He’s a good driver, Doughboy, no denying that. At the nurse’s place he slows down and sticks out his right hand. But he don’t say a word. Meaning, of course, that some things just don’t need explaining. Looking out the window I think I see somebody lying in the road there for a second, right by Jacob’s hedge. It’s just a fancy, though, my own goddamn mind playing tricks on me.
“What do you say we take ourselves homewise for a while first?” Doughboy says, and then hits the gas so hard the car jumps forward and jerks me back.

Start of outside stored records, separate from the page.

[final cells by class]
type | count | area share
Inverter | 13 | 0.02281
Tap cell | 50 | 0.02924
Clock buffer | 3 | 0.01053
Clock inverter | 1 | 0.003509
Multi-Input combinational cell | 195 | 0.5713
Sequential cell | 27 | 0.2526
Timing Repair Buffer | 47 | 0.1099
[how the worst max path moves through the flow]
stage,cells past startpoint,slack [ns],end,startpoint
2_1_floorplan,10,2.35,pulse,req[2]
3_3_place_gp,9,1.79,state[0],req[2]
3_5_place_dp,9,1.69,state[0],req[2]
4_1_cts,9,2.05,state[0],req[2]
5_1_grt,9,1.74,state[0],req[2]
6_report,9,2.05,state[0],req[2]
--- config.mk ---
export PLATFORM = sky130hd
export DESIGN_NAME = janela_ctrl_flat
export DESIGN_NICKNAME = d
export VERILOG_FILES = /design/src/rtl/janela_ctrl_if.sv /design/src/rtl/janela_ctrl.sv /design/src/flat_wrapper.sv
export SDC_FILE = /design/constraint.sdc
export NUM_CORES = 1
export LEC_CHECK = 0
export BUFFER_PORTS_ARGS = -buffer_cell sky130_fd_sc_hd__clkbuf_2
export CORE_AREA = 10 10 73 75
export CTS_BUF_LIST = sky130_fd_sc_hd__clkbuf_2
export CTS_CLUSTER_DIAMETER = 30
export DETAILED_ROUTE_END_ITERATION = 10
export DIE_AREA = 0 0 83 85
export MAX_ROUTING_LAYER = met4
export PLACE_DENSITY = 0.61
export RECOVER_POWER = 100
export SETUP_SLACK_MARGIN = 0.4
export SYNTH_ARGS = -nofsm -noshare
export SYNTH_HDL_FRONTEND = slang
export SYNTH_SLANG_ARGS = --single-unit
--- constraint.sdc ---
create_clock -name clock -period 2.05 [get_ports clock]
set_clock_uncertainty 0.1 [all_clocks]
set_input_delay 0.1025 -clock clock [delete_from_list [all_inputs] [get_ports clock]]
set_output_delay 0.1025 -clock clock [all_outputs]
set_load 0.1 [all_outputs]
$ cat src/rtl/display_scan_mux.sv
// Eight-digit seven-segment scan controller with frame-synchronous double buffering.
// Optional build macro LEADING_ZERO_BLANK_EN also blanks digits above the top nonzero nibble.
module display_scan_mux
  import display_pkg::*;
#(
  parameter int TICK_DIV     = TICK_DIV_DEFAULT,
  parameter int BLANK_CYCLES = BLANK_CYCLES_DEFAULT
) (
  input  logic                    clk,
  input  logic                    reset,
  input  logic [4*NUM_DIGITS-1:0] value,
  input  logic                    value_valid,
  input  logic [NUM_DIGITS-1:0]   digit_en,
  output logic [3:0]              nibble,
  output logic [NUM_DIGITS-1:0]   anode,
  output logic                    frame_done
);

  localparam int BW = $clog2(BLANK_CYCLES + 1);

  scan_state_t             state_r, state_s;
  logic [2:0]              idx_r, idx_s;
  logic [BW-1:0]           blank_cnt_r, blank_cnt_s;
  logic [4*NUM_DIGITS-1:0] active_r, active_s, pending_r;
  logic                    pend_flag_r;
  logic                    tick_s, wrap_s;
  logic [NUM_DIGITS-1:0]   en_s, anode_s;
  logic [3:0]              nibble_s;

  scan_tick_gen #(.TICK_DIV(TICK_DIV)) u_tick (
    .clk   (clk),
    .reset (reset),
    .tick  (tick_s)
  );

  assign wrap_s = tick_s & (idx_r == 3'd7);

  // Slot FSM next state: blank window, then anode on until the slot tick
  always_comb begin
    state_s     = state_r;
    idx_s       = idx_r;
    blank_cnt_s = blank_cnt_r;
    case (state_r)
      BLANK: begin
        if (tick_s) begin
          idx_s       = idx_r + 3'd1;
          blank_cnt_s = {BW{1'b0}};
        end else if (blank_cnt_r == BW'(BLANK_CYCLES - 1)) begin
          state_s     = ON;
          blank_cnt_s = {BW{1'b0}};
        end else begin
          blank_cnt_s = blank_cnt_r + BW'(1);
        end
      end
      ON: begin
        if (tick_s) begin
          state_s = BLANK;
          idx_s   = idx_r + 3'd1;
        end else begin
          state_s = ON;
        end
      end
      default: begin
        state_s     = BLANK;
        idx_s       = 3'd0;
        blank_cnt_s = {BW{1'b0}};
      end
    endcase
  end

  // Active word only changes at the frame wrap; a coincident load bypasses the pending buffer
  always_comb begin
    active_s = active_r;
    if (wrap_s) begin
      if (value_valid) begin
        active_s = value;
      end else if (pend_flag_r) begin
        active_s = pending_r;
      end else begin
        active_s = active_r;
      end
    end else begin
      active_s = active_r;
    end
  end

  // Output decode from next-cycle state so the registered outputs line up with the slot
  always_comb begin
`ifdef LEADING_ZERO_BLANK_EN
    en_s = digit_en & lz_mask(active_s);
`else
    en_s = digit_en;
`endif
    anode_s  = {NUM_DIGITS{1'b1}};
    nibble_s = active_s[{idx_s, 2'b00} +: 4];
    if (state_s == ON && en_s[idx_s]) begin
      anode_s = ~(NUM_DIGITS'(1) << idx_s);
    end else begin
      anode_s = {NUM_DIGITS{1'b1}};
    end
  end

  // Scan state and output registers
  always_ff @(posedge clk or posedge reset) begin
    if (reset) begin
      state_r     <= BLANK;
      idx_r       <= 3'd0;
      blank_cnt_r <= {BW{1'b0}};
      active_r    <= {(4*NUM_DIGITS){1'b0}};
      nibble      <= 4'h0;
      anode       <= {NUM_DIGITS{1'b1}};
      frame_done  <= 1'b0;
    end else begin
      state_r     <= state_s;
      idx_r       <= idx_s;
      blank_cnt_r <= blank_cnt_s;
      active_r    <= active_s;
      nibble      <= nibble_s;
      anode       <= anode_s;
      frame_done  <= wrap_s;
    end
  end

  // Pending buffer: last load in a frame wins, consumed at the wrap
  always_ff @(posedge clk or posedge reset) begin
    if (reset) begin
      pending_r   <= {(4*NUM_DIGITS){1'b0}};
      pend_flag_r <= 1'b0;
    end else if (wrap_s) begin
      pend_flag_r <= 1'b0;
    end else if (value_valid) begin
      pending_r   <= value;
      pend_flag_r <= 1'b1;
    end else begin
      pend_flag_r <= pend_flag_r;
    end
  end

endmodule
## src/rtl/handshake_tx.sv

```systemverilog
// Transmit side of a four-phase req/ack handshake: accepts a word over valid/ready,
// holds it on data_out and runs req/ack through an internal ack synchronizer.
// Optional per-phase timeout is enabled by defining HANDSHAKE_TX_TIMEOUT_EN.
module handshake_tx #(
  parameter int WIDTH          = 8,
  parameter int SYNC_STAGES    = 2,
  parameter int TIMEOUT_CYCLES = 255
) (
  input  logic             clk,
  input  logic             rst,
  input  logic             in_valid,
  output logic             in_ready,
  input  logic [WIDTH-1:0] in_data,
  output logic             req_out,
  output logic [WIDTH-1:0] data_out,
  input  logic             ack_in,
  output logic             busy,
  output logic             timeout_err
);

  typedef enum logic [1:0] {
    IDLE   = 2'd0,
    LOAD   = 2'd1,
    REQ_HI = 2'd2,
    REQ_LO = 2'd3
  } state_e;

  state_e                 state_q, state_d;
  logic                   req_q, req_d;
  logic [WIDTH-1:0]       data_q, data_d;
  logic [SYNC_STAGES-1:0] sync_q;
  logic                   ack_sync;

`ifdef HANDSHAKE_TX_TIMEOUT_EN
  localparam int CNT_W = $clog2(TIMEOUT_CYCLES + 1);
  localparam logic [CNT_W-1:0] CNT_LAST = CNT_W'(TIMEOUT_CYCLES - 1);

  logic [CNT_W-1:0] cnt_q, cnt_d;
  logic             terr_q, terr_d;
  logic             phase_expired;

  assign phase_expired = (cnt_q == CNT_LAST);
`endif

  // ack_in is asynchronous; only the last synchronizer stage is ever observed.
  always_ff @(posedge clk or posedge rst) begin
    if (rst) begin
      sync_q <= '0;
    end else begin
      sync_q <= {sync_q[SYNC_STAGES-2:0], ack_in};
    end
  end

  assign ack_sync = sync_q[SYNC_STAGES-1];

  always_ff @(posedge clk or posedge rst) begin
    if (rst) begin
      state_q <= IDLE;
      req_q   <= 1'b0;
      data_q  <= '0;
`ifdef HANDSHAKE_TX_TIMEOUT_EN
      cnt_q   <= '0;
      terr_q  <= 1'b0;
`endif
    end else begin
      state_q <= state_d;
      req_q   <= req_d;
      data_q  <= data_d;
`ifdef HANDSHAKE_TX_TIMEOUT_EN
      cnt_q   <= cnt_d;
      terr_q  <= terr_d;
`endif
    end
  end

  always_comb begin
    state_d = state_q;
    data_d  = data_q;
`ifdef HANDSHAKE_TX_TIMEOUT_EN
    terr_d  = 1'b0;
`endif
    case (state_q)
      IDLE: begin
        if (in_valid) begin
          data_d  = in_data;
          state_d = LOAD;
        end
      end
      LOAD: begin
        state_d = REQ_HI;
      end
      REQ_HI: begin
        if (ack_sync) begin
          state_d = REQ_LO;
        end
`ifdef HANDSHAKE_TX_TIMEOUT_EN
        else if (phase_expired) begin
          state_d = REQ_LO;
          terr_d  = 1'b1;
        end
`endif
      end
      REQ_LO: begin
        if (!ack_sync) begin
          state_d = IDLE;
        end
`ifdef HANDSHAKE_TX_TIMEOUT_EN
        else if (phase_expired) begin
          state_d = IDLE;
          terr_d  = 1'b1;
        end
`endif
      end
      default: begin
        state_d = IDLE;
      end
    endcase

    // req rises on entry to REQ_HI and falls on leaving it, one flop after the decision.
    req_d = (state_d == REQ_HI);

`ifdef HANDSHAKE_TX_TIMEOUT_EN
    if (state_d != state_q || (state_q != REQ_HI && state_q != REQ_LO)) begin
      cnt_d = '0;
    end else begin
      cnt_d = cnt_q + 1'b1;
    end
`endif
  end

  always_comb begin
    in_ready = (state_q == IDLE);
    busy     = (state_q != IDLE);
  end

  assign req_out  = req_q;
  assign data_out = data_q;

`ifdef HANDSHAKE_TX_TIMEOUT_EN
  assign timeout_err = terr_q;
`else
  assign timeout_err = 1'b0;
`endif

endmodule

```

## config.mk

```make
export PLATFORM = sky130hd
export DESIGN_NAME = handshake_tx
export DESIGN_NICKNAME = d
export VERILOG_FILES = /design/src/rtl/handshake_tx.sv
export SDC_FILE = /design/constraint.sdc
export NUM_CORES = 1
export LEC_CHECK = 0
export ABC_AREA = 1
export CAP_MARGIN = 20
export CORE_MARGIN = 8
export CORE_UTILIZATION = 34
export CTS_CLUSTER_DIAMETER = 120
export CTS_CLUSTER_SIZE = 14
export DETAILED_ROUTE_END_ITERATION = 10
export GPL_ROUTABILITY_DRIVEN = 0
export PLACE_DENSITY = 0.72
export SYNTH_ARGS = -nofsm -noshare
export SYNTH_HDL_FRONTEND = slang
export SYNTH_SLANG_ARGS = --single-unit
```

## constraint.sdc

```tcl
create_clock -name clk -period 0.8 [get_ports clk]
set_input_delay 0.16 -clock clk [delete_from_list [all_inputs] [get_ports clk]]
set_output_delay 0.16 -clock clk [all_outputs]
set_load 0.05 [all_outputs]
```

# --- Word level (Yosys, flattened, before mapping) ---
# Cells that the tools add are included.
classes:
  reduce_logical: 3
  muxes: 4
  eq_ne: 4
ops:
  columns: ["op", "count"]
  rows:
  - ["$pmux W2 S4", 1]
  - ["$eq A2 B2 Y1 const B", 3]
  - ["$mux W2", 3]
  - ["$eq A2 B1 Y1 const B", 1]
  - ["$logic_not A2 Y1", 1]
  - ["$reduce_and A2 Y1", 1]
  - ["$reduce_bool A2 Y1", 1]
totals:
  reg_bits: 13
  out_inout_bits: 12
  inputBits: 12

# --- Logic depth before layout (Yosys ltp) ---
# Gate-level depths: netlist of run 1.
logic_depth:
  depth_word: 3
  mapped_depth: 5
  mapped_depth_nobuf: 4

# --- Least setup slack after synthesis of run 1 ---
# No wires, ideal clock.
synth_timing:
  kind: "reg2reg"
  startpoint: "register state_q[0]"
  endpoint: "register req_q (netlist: req_out)"
  slack_ns: -0.262
  required_ns: 0.687
  arrival_ns: 0.949
  n_path_buf: 1
  stages_incl_launch_ff: 6
  cell_sequence: "dfrtp_1 nor2_2 buf_6 inv_4 nand2_4 nor2_2"
synth_via:
  elab_chain_cells: 3
  word_cells_on_any_way: 9
synth_rtl:
  columns: ["item", "line_no", "rtl"]
  rows:
  - ["start, declared", "28", "state_e state_q, state_d;"]
  - ["start signal, assigned", "66", "state_q <= state_d;"]
  - ["$logic_not A2 Y1", null, null]
  - ["named net in_ready", "12", "output logic in_ready,"]
  - ["$pmux W2 S4", "82", "case (state_q)"]
  - ["$eq A2 B2 Y1", "120", "req_d = (state_d == REQ_HI);"]
  - ["named net req_d", "29", "logic req_q, req_d;"]
  - ["end signal, assigned", "67", "req_q <= req_d;"]
  - ["end, declared", "29", null]
# The timed path passes the listed nets, and every way through them passes these cells.
# A chain may end at the register's enable or synchronous reset.

# --- Final worst setup path of run 1 ---
layout_timing:
  startpoint: "register state_q[1]"
  endpoint: "output busy"
layout_via:
  elab_chain_cells: 1
layout_rtl:
  columns: ["item", "line_no", "rtl"]
  rows:
  - ["$reduce_bool A2 Y1", "133", "busy = (state_q != IDLE);"]
  - ["end, declared", "17", "output logic busy,"]
# Every way passes these cells.

==> results of run 1 <==
==> cell families (layout without fill, tap and decap cells) <==
family                 count (synthesis)  in the layout  share of synthesized area
AND/OR/NAND/NOR                       31             31                      0.275
flip-flops                            13             13                      0.627
buffers and inverters                  8             46                     0.0916
other                                  1              1                    0.00722
==> cells in the final DEF (no fill, tap or decap), types with 2 or more instances in the layout <==
master / netlist / layout
buf_12: 0 / 11
buf_4: 2 / 10
buf_6: 1 / 4
clkbuf_4: 0 / 3
clkdlybuf4s50_1: 0 / 11
dfrtp_1: 13 / 13
inv_1: 3 / 3
nand2_1: 18 / 10
nand2_2: 1 / 7
nand2_4: 1 / 2
nand3_1: 9 / 8
==> per-stage QoR <==
stage,utilization,total power [W]
final,0.720,0.00461
after floorplan,-,0.00238
after CTS,0.691,0.00443
after global routing,0.720,0.00480
after global placement,0.611,0.00365
after detailed placement,0.611,0.00368
==> worst min path at each step <==
stage / to / start / slack [ps] / depth (start not counted)
after global placement: sync_q[1] / sync_q[0] / 330 / 0
final: data_out[2] / rst / 190 / 3
after global routing: req_out / rst / 210 / 3
after detailed placement: sync_q[1] / sync_q[0] / 340 / 0
after CTS: data_out[2] / rst / 190 / 3
after floorplan: data_out[0] / rst / 40 / 1
==> worst max-delay path: cells and delay by family (launching register included) <==
kind / cells / cell delay (ps)
flip-flops: 1 / 410
buffers and inverters: 3 / 290
AND/OR/NAND/NOR: 1 / 150
==> timing repair <==
action | 4_1_cts | 5_1_grt
resized for setup | 11 | 7
endpoints found under the setup margin | 22 | 22
hold buffers | 0 | 0
endpoints found under the hold margin | 0 | 0
pin swaps | 1 | 1
buffers inserted | 6 | 4
==> flip-flops by register name (all words and copies together), names as in the netlist <==
name      cells
req_out       1
sync_q        2
state_q       2
data_out      8
==> area by class of cell <==
cell class                 instances  area [µm²]
multi-input combinational         32         195
tap                               16        20.0
clock buffer                       3        22.5
inverter                           5        26.3
timing repair buffer              37         465
sequential                        13         325
clock inverter                     1        5.00
fill                             108         412
==> layer usage <==
metal  part of all wire  wire, µm  GRT usage  vias to the layer above
met5                  0         0          0                        -
met4              0.013        19     0.0600                        0
met3              0.038        55     0.0241                        4
met2               0.56       803      0.157                       18
met1               0.39       565      0.119                      241
li1                   -         -          -                      237
==> power by group through the flow <==
stage,clock network (W),registers [W],logic [W]
final,0.000422,0.00119,0.00300
after floorplan,0,0.00178,0.000594
after CTS,0.000427,0.00118,0.00282
after detailed placement,0,0.00118,0.00250
after global routing,0.000455,0.00121,0.00313
after global placement,0,0.00117,0.00248
[src/rtl/ether_tx_dma.sv]
// Transmit DMA engine: pops TX descriptors, fetches frame words from memory
// and streams them to the MAC FIFO with first/last framing and a tag.
module ether_tx_dma #(
    parameter int unsigned CREDITS = 8
) (
    input  logic        clock,
    input  logic        reset,
    input  logic [27:0] TXdmaAddr,
    input  logic        TXdmaEmpty,
    output logic        readTXdmaAddr,
    input  logic [26:0] TXdmaLength,
    output logic        readTXdmaLength,
    output logic        memReq,
    output logic [27:0] memAddr,
    input  logic        memGrant,
    input  logic        memRdValid,
    input  logic [31:0] memRdData,
    output logic [31:0] txData,
    output logic        txValid,
    input  logic        txReady,
    output logic        txFirst,
    output logic        txLast,
    output logic [1:0]  txLastBytes,
    output logic [15:0] txTag,
    output logic        busy,
    output logic [15:0] framesSent,
    output logic [7:0]  framesDropped
);
    localparam int unsigned PW = (CREDITS > 1) ? $clog2(CREDITS) : 1;
    localparam int unsigned CW = $clog2(CREDITS + 1);

    typedef enum logic [1:0] {IDLE, LOAD, RUN, DONE} state_t;

    state_t        state, stateNext;
    logic [27:0]   baseAddr;
    logic [9:0]    wordCount, reqCount, sentCount, loadWords;
    logic [11:0]   lenPlus3;
    logic [10:0]   lenBytes;
    logic [CW-1:0] inflight, fifoCount;
    logic [PW-1:0] wrPtr, rdPtr, wrPtrNext, rdPtrNext;
    logic [31:0]   fifoMem [CREDITS];
    logic          grant, xfer, accept, lastWord;

    assign lenBytes  = TXdmaLength[10:0];
    assign lenPlus3  = {1'b0, lenBytes} + 12'd3;
    assign loadWords = lenPlus3[11:2];

    assign grant    = memReq & memGrant;
    assign xfer     = txValid & txReady;
    // Only words actually owed by memory are accepted; strays are dropped.
    assign accept   = memRdValid && (inflight > fifoCount);
    assign lastWord = (sentCount == wordCount - 10'd1);

    assign wrPtrNext = (wrPtr == PW'(CREDITS - 1)) ? '0 : wrPtr + PW'(1);
    assign rdPtrNext = (rdPtr == PW'(CREDITS - 1)) ? '0 : rdPtr + PW'(1);

    always_comb begin
        stateNext     = state;
        readTXdmaAddr = 1'b0;
        memReq        = 1'b0;
        case (state)
            IDLE: if (!TXdmaEmpty) stateNext = LOAD;
            LOAD: begin
                readTXdmaAddr = 1'b1;
                stateNext     = (lenBytes == '0) ? IDLE : RUN;
            end
            RUN: begin
                memReq = (reqCount < wordCount) && (inflight < CW'(CREDITS));
                if (xfer && lastWord) stateNext = DONE;
            end
            DONE:    stateNext = IDLE;
            default: stateNext = IDLE;
        endcase
    end

    assign readTXdmaLength = readTXdmaAddr;
    assign memAddr         = memReq ? (baseAddr + 28'(reqCount)) : '0;
    assign txValid         = (fifoCount != '0);
    assign txData          = txValid ? fifoMem[rdPtr] : '0;
    assign txFirst         = txValid && (sentCount == '0);
    assign txLast          = txValid && lastWord;
    assign busy            = (state != IDLE);

    always_ff @(posedge clock) begin
        if (reset) begin
            state         <= IDLE;
            baseAddr      <= '0;
            wordCount     <= '0;
            reqCount      <= '0;
            sentCount     <= '0;
            txLastBytes   <= '0;
            txTag         <= '0;
            inflight      <= '0;
            fifoCount     <= '0;
            wrPtr         <= '0;
            rdPtr         <= '0;
            framesSent    <= '0;
            framesDropped <= '0;
        end else begin
            state <= stateNext;
            if (state == LOAD) begin
                baseAddr    <= TXdmaAddr;
                wordCount   <= loadWords;
                txLastBytes <= lenBytes[1:0];
                txTag       <= TXdmaLength[26:11];
                reqCount    <= '0;
                sentCount   <= '0;
                if (lenBytes == '0) framesDropped <= framesDropped + 8'd1;
            end
            if (grant) reqCount <= reqCount + 10'd1;
            if (xfer) begin
                sentCount <= sentCount + 10'd1;
                rdPtr     <= rdPtrNext;
            end
            if (accept) wrPtr <= wrPtrNext;
            case ({grant, xfer})
                2'b10:   inflight <= inflight + CW'(1);
                2'b01:   inflight <= inflight - CW'(1);
                default: inflight <= inflight;
            endcase
            case ({accept, xfer})
                2'b10:   fifoCount <= fifoCount + CW'(1);
                2'b01:   fifoCount <= fifoCount - CW'(1);
                default: fifoCount <= fifoCount;
            endcase
            if (state == DONE) framesSent <= framesSent + 16'd1;
        end
    end

    always_ff @(posedge clock) begin
        if (accept) fifoMem[wrPtr] <= memRdData;
    end

endmodule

Homewise. What kind of goddamn word is that? That’s something he picked up since last time I was home. Probably heard it from some flour salesman. I wonder if I should ask about the old man now. But then again it might be better to wait till we get to his house. Might irk him for me to start talking about something like that when he’s trying to keep his mind on the road. I have that three-quarter-pint bottle in my jacket pocket. I can give that to Doughboy as a thank you gift. Yeah, that’s it. I’ll ask him about the accident and thank him all at the same time when we get to his place.
Neither of us has said a word by the time we pull up outside his gate. Doughboy probably thinks I’m blue on account of the old man and everything, so just before we get out of the car he gives me a friendly pat on the shoulder and says: “Cheer up there, fella.”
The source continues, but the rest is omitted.